Materials provided
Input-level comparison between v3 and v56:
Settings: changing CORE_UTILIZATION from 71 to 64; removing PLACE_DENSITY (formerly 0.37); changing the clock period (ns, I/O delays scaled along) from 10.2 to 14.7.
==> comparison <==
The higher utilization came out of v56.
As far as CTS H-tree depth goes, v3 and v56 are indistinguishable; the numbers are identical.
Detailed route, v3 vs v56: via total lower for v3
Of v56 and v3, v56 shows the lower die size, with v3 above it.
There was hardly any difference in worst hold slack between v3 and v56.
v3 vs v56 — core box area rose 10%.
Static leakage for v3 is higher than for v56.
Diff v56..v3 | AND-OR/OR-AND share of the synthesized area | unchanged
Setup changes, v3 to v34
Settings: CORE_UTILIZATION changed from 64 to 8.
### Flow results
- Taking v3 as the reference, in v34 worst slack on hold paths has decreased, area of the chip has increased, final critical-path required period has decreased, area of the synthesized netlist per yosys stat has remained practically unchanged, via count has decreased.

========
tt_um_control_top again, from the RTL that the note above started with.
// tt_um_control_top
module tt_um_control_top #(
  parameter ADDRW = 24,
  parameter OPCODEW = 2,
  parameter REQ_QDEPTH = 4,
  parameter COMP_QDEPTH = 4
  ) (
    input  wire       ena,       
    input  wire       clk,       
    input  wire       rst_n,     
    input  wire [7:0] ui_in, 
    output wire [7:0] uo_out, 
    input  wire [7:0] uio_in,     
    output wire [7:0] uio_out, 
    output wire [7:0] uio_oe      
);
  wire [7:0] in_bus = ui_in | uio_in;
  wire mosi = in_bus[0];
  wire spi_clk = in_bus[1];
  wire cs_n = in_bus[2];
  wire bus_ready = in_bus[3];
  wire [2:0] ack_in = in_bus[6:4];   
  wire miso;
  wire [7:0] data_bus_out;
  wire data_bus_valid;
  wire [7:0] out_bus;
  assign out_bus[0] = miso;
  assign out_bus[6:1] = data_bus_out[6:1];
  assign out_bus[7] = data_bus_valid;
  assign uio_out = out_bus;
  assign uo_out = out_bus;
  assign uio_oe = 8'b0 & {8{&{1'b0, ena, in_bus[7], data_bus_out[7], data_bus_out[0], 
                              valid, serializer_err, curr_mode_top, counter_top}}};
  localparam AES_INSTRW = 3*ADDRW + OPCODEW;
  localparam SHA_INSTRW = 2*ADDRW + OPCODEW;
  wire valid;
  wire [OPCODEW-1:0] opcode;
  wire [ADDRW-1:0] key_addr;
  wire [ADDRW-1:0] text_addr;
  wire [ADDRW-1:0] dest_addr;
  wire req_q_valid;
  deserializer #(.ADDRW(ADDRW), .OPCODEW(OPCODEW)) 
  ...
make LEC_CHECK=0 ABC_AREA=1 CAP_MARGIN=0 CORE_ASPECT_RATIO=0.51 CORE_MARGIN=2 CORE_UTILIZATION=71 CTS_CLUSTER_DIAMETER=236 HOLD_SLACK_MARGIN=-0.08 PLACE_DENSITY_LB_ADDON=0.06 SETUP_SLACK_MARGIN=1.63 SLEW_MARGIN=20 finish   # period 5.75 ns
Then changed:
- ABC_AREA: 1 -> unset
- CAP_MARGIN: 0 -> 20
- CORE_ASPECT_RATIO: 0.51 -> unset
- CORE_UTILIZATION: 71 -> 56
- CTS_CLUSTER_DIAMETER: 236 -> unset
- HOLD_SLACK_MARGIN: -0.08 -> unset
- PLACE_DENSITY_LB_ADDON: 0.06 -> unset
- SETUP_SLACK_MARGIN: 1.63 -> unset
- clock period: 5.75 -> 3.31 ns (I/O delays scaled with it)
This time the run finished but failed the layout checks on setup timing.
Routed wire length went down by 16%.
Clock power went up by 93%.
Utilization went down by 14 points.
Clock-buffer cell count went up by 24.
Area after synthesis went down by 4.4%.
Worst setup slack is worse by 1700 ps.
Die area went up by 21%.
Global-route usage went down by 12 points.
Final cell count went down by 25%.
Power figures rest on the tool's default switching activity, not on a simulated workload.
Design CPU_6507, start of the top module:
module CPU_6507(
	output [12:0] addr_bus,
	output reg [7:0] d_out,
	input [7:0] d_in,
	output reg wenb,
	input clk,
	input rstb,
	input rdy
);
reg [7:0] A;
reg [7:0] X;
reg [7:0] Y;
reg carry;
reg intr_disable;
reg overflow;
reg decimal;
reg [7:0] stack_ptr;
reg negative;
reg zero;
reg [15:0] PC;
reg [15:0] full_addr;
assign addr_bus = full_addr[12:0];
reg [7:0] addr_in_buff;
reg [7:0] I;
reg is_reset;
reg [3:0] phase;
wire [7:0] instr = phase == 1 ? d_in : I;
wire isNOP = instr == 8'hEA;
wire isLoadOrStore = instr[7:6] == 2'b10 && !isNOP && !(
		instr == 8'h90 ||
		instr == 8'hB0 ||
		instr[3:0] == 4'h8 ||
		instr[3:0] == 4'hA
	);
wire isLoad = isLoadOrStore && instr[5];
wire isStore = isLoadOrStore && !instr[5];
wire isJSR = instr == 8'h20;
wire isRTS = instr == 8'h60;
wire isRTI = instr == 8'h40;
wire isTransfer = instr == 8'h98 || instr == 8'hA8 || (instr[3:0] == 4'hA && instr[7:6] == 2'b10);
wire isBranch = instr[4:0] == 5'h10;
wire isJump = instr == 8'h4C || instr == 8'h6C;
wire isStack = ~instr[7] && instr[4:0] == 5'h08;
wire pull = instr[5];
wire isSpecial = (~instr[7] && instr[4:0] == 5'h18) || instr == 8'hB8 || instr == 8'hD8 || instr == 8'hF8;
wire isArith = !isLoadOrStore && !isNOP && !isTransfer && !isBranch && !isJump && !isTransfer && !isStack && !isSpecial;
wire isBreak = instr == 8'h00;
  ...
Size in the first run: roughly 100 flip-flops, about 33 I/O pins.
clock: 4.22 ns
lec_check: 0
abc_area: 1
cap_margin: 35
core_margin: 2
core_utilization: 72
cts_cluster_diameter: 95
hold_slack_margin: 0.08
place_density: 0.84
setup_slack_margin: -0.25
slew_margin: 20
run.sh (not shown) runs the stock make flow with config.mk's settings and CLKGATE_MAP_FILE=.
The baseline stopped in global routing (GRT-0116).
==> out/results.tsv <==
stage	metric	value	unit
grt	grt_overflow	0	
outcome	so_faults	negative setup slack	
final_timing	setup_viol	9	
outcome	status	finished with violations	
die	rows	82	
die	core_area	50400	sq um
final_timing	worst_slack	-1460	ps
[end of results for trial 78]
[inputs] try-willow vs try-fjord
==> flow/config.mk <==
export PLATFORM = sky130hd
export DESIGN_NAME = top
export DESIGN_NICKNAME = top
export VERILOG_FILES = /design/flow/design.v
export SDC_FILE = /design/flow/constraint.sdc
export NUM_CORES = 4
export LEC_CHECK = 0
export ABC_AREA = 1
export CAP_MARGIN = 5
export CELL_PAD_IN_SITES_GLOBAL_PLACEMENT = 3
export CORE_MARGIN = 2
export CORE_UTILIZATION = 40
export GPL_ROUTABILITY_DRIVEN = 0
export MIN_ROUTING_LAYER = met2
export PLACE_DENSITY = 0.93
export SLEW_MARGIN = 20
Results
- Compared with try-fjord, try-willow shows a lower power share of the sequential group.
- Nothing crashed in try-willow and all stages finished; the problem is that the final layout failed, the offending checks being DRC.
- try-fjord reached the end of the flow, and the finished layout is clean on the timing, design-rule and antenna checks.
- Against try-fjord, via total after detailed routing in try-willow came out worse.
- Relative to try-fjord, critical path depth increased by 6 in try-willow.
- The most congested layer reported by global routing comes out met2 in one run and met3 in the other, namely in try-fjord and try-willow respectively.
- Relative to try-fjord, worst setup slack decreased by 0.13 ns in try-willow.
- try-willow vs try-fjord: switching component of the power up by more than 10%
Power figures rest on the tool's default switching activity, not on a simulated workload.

Your assignment
Reproducing the whole listing above is not the task. Copy exactly only the lines from the one with "- CAP_MARGIN: 0 -> 20" to the one with "Final cell count went down by 25%.", both kept.

Worked solution
- CAP_MARGIN: 0 -> 20
- CORE_ASPECT_RATIO: 0.51 -> unset
- CORE_UTILIZATION: 71 -> 56
- CTS_CLUSTER_DIAMETER: 236 -> unset
- HOLD_SLACK_MARGIN: -0.08 -> unset
- PLACE_DENSITY_LB_ADDON: 0.06 -> unset
- SETUP_SLACK_MARGIN: 1.63 -> unset
- clock period: 5.75 -> 3.31 ns (I/O delays scaled with it)
This time the run finished but failed the layout checks on setup timing.
Routed wire length went down by 16%.
Clock power went up by 93%.
Utilization went down by 14 points.
Clock-buffer cell count went up by 24.
Area after synthesis went down by 4.4%.
Worst setup slack is worse by 1700 ps.
Die area went up by 21%.
Global-route usage went down by 12 points.
Final cell count went down by 25%.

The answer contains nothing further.